▸ **WHAT IS NEEDED**: Find "met4 | 0.0649 | 0" and "compound gates: 78 / 78 / 0.240" in the records below. Copy the lines holding them and every line between, exactly, and no others.

▸ **DATASET EXCERPTS**:

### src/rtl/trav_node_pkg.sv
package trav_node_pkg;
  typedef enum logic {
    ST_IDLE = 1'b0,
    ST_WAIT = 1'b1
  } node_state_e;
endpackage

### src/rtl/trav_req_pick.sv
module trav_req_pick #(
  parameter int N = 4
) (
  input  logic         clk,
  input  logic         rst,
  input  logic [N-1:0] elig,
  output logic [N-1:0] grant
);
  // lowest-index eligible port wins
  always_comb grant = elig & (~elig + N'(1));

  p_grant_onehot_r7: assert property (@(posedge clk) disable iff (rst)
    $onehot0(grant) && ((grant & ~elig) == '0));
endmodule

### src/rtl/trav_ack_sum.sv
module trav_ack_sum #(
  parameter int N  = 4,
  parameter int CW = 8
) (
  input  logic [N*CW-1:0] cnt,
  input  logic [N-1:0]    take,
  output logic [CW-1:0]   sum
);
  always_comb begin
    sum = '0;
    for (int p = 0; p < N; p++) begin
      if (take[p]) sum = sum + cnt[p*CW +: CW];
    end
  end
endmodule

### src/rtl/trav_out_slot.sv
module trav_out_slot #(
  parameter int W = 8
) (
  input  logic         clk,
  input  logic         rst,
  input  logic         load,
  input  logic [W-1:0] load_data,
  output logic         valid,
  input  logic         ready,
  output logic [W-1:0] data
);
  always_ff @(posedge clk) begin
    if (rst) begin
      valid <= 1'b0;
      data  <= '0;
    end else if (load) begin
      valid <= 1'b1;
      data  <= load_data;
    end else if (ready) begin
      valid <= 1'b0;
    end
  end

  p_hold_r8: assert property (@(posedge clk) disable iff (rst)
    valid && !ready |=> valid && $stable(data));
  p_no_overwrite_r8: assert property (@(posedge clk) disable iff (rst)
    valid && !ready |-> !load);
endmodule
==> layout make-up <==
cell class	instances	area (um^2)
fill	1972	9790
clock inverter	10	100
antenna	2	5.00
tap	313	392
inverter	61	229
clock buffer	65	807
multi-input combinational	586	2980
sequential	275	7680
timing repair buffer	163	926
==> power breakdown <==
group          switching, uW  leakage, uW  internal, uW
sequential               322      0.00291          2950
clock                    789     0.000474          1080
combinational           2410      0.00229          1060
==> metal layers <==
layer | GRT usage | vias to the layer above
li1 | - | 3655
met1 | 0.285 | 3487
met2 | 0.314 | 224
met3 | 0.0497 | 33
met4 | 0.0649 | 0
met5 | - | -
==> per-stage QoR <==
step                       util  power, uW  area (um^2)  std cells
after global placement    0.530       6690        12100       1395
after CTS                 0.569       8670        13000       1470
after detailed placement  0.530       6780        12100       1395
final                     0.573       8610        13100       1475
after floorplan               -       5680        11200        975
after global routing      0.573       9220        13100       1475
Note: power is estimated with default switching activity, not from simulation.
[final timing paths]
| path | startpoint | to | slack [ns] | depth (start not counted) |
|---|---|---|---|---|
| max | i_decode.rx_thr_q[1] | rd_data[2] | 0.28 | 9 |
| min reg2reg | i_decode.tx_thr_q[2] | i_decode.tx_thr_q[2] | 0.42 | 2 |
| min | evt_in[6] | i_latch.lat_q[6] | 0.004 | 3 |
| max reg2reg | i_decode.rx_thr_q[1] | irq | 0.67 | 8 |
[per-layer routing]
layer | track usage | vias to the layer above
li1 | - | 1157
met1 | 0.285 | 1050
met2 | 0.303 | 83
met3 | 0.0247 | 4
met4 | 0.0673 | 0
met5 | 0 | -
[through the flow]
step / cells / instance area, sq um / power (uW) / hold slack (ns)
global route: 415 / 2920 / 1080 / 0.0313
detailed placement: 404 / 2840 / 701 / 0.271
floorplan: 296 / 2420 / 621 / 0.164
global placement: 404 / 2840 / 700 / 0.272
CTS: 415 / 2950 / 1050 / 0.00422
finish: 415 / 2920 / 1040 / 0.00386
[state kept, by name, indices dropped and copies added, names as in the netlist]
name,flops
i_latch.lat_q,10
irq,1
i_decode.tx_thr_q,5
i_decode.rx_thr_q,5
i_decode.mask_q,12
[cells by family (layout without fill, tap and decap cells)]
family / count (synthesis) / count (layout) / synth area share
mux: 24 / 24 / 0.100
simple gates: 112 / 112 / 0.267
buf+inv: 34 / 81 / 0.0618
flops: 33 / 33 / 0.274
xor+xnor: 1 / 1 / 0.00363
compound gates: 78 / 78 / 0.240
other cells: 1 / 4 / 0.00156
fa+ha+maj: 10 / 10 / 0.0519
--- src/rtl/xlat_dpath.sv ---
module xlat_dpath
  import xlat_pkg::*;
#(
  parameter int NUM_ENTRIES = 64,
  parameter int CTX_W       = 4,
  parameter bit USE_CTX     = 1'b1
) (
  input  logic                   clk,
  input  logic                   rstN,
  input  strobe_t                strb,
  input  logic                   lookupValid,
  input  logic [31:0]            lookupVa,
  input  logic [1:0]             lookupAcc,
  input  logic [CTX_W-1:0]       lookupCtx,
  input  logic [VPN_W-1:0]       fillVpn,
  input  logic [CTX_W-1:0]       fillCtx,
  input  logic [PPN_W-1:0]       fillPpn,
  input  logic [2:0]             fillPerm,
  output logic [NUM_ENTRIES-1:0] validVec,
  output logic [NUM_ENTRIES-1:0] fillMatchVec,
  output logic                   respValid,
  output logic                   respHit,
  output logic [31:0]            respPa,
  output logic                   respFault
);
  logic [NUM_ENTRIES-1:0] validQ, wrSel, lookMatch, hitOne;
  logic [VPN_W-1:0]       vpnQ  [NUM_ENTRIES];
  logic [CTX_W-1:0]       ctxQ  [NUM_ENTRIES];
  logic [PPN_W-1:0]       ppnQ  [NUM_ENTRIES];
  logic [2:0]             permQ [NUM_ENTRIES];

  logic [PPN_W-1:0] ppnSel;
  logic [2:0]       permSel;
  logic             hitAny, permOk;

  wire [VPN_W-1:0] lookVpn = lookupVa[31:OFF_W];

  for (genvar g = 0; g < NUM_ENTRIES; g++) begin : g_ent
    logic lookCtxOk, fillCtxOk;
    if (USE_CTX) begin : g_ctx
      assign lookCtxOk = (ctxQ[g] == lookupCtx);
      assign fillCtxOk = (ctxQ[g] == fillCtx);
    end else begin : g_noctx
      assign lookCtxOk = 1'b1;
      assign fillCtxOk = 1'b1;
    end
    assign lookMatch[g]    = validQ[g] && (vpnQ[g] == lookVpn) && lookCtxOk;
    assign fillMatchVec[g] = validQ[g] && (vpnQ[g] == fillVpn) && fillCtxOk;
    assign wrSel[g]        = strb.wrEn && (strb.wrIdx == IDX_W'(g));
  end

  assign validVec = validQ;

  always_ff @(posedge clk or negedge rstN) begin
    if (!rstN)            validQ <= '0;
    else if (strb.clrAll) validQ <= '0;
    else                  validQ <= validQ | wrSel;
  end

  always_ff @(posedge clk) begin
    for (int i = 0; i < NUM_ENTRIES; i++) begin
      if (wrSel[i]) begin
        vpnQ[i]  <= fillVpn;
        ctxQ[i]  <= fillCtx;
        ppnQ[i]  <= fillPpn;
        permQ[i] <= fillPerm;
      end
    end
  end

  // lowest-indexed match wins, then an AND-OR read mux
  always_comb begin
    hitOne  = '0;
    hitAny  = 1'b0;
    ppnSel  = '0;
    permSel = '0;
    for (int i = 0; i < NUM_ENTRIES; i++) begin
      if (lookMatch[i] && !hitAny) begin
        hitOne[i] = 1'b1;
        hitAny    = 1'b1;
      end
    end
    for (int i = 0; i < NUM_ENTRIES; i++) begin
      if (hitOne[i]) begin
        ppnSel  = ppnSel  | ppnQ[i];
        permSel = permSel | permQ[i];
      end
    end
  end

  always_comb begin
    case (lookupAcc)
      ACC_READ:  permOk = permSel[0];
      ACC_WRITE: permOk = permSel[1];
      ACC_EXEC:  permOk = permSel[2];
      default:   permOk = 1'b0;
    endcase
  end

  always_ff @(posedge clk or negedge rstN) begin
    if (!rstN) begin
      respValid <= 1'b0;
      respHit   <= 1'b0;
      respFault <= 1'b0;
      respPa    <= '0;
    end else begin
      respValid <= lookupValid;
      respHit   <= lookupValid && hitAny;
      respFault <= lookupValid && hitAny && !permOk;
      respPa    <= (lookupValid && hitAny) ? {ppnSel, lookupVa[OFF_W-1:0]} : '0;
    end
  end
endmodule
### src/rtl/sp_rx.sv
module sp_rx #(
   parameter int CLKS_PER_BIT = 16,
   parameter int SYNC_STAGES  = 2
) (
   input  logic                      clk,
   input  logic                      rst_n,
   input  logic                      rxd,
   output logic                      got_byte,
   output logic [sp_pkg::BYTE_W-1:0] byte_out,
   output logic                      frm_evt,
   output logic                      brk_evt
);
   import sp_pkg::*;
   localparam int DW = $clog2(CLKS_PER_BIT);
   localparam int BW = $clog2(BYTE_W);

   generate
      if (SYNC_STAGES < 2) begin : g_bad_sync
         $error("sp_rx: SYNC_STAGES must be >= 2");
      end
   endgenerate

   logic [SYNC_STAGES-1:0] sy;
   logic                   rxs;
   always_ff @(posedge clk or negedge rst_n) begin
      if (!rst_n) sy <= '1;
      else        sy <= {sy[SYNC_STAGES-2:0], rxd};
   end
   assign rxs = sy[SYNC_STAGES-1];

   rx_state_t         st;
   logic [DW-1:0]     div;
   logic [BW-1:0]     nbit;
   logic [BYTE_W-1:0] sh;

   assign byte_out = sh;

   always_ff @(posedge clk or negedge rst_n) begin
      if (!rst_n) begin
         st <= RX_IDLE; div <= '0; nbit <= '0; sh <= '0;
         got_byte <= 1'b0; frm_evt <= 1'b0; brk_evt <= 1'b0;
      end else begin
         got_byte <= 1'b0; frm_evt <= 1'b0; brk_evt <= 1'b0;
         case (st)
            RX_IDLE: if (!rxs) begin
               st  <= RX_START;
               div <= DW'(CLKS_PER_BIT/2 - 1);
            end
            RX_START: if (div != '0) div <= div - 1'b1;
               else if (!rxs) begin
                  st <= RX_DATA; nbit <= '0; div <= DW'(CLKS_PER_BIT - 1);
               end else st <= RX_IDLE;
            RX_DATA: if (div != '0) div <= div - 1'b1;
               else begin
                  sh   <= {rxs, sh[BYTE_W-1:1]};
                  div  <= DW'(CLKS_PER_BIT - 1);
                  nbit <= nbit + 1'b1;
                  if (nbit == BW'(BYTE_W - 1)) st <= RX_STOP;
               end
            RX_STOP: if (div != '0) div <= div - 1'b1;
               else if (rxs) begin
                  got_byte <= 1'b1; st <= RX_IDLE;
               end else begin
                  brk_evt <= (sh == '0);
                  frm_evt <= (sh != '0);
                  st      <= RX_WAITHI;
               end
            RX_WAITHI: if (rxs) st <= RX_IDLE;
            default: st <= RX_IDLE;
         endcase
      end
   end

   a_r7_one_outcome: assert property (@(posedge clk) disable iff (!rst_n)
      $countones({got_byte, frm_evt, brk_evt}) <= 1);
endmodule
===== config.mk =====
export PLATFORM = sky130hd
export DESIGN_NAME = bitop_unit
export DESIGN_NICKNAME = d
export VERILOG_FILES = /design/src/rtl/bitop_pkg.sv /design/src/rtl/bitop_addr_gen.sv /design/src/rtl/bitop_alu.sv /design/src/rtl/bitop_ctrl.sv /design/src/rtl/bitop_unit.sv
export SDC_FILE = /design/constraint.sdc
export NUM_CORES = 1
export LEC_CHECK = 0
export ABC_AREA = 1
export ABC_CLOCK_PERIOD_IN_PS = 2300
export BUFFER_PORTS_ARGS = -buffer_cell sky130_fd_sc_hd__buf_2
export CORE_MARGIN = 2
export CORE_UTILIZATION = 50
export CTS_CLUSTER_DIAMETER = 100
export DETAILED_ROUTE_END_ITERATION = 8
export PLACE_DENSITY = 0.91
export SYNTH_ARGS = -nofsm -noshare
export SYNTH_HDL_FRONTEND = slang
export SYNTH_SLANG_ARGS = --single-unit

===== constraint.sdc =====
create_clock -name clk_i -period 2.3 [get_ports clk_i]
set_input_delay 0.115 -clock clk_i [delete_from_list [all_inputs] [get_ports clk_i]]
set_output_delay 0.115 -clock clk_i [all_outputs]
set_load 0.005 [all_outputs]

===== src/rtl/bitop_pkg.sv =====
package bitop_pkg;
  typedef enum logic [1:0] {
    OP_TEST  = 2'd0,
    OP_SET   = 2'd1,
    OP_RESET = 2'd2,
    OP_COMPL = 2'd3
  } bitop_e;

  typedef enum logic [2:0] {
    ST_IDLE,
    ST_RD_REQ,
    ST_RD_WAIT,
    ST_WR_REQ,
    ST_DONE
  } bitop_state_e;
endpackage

▸ **RESULT FOR THIS EXERCISE**:
met4 | 0.0649 | 0
met5 | - | -
==> per-stage QoR <==
step                       util  power, uW  area (um^2)  std cells
after global placement    0.530       6690        12100       1395
after CTS                 0.569       8670        13000       1470
after detailed placement  0.530       6780        12100       1395
final                     0.573       8610        13100       1475
after floorplan               -       5680        11200        975
after global routing      0.573       9220        13100       1475
Note: power is estimated with default switching activity, not from simulation.
[final timing paths]
| path | startpoint | to | slack [ns] | depth (start not counted) |
|---|---|---|---|---|
| max | i_decode.rx_thr_q[1] | rd_data[2] | 0.28 | 9 |
| min reg2reg | i_decode.tx_thr_q[2] | i_decode.tx_thr_q[2] | 0.42 | 2 |
| min | evt_in[6] | i_latch.lat_q[6] | 0.004 | 3 |
| max reg2reg | i_decode.rx_thr_q[1] | irq | 0.67 | 8 |
[per-layer routing]
layer | track usage | vias to the layer above
li1 | - | 1157
met1 | 0.285 | 1050
met2 | 0.303 | 83
met3 | 0.0247 | 4
met4 | 0.0673 | 0
met5 | 0 | -
[through the flow]
step / cells / instance area, sq um / power (uW) / hold slack (ns)
global route: 415 / 2920 / 1080 / 0.0313
detailed placement: 404 / 2840 / 701 / 0.271
floorplan: 296 / 2420 / 621 / 0.164
global placement: 404 / 2840 / 700 / 0.272
CTS: 415 / 2950 / 1050 / 0.00422
finish: 415 / 2920 / 1040 / 0.00386
[state kept, by name, indices dropped and copies added, names as in the netlist]
name,flops
i_latch.lat_q,10
irq,1
i_decode.tx_thr_q,5
i_decode.rx_thr_q,5
i_decode.mask_q,12
[cells by family (layout without fill, tap and decap cells)]
family / count (synthesis) / count (layout) / synth area share
mux: 24 / 24 / 0.100
simple gates: 112 / 112 / 0.267
buf+inv: 34 / 81 / 0.0618
flops: 33 / 33 / 0.274
xor+xnor: 1 / 1 / 0.00363
compound gates: 78 / 78 / 0.240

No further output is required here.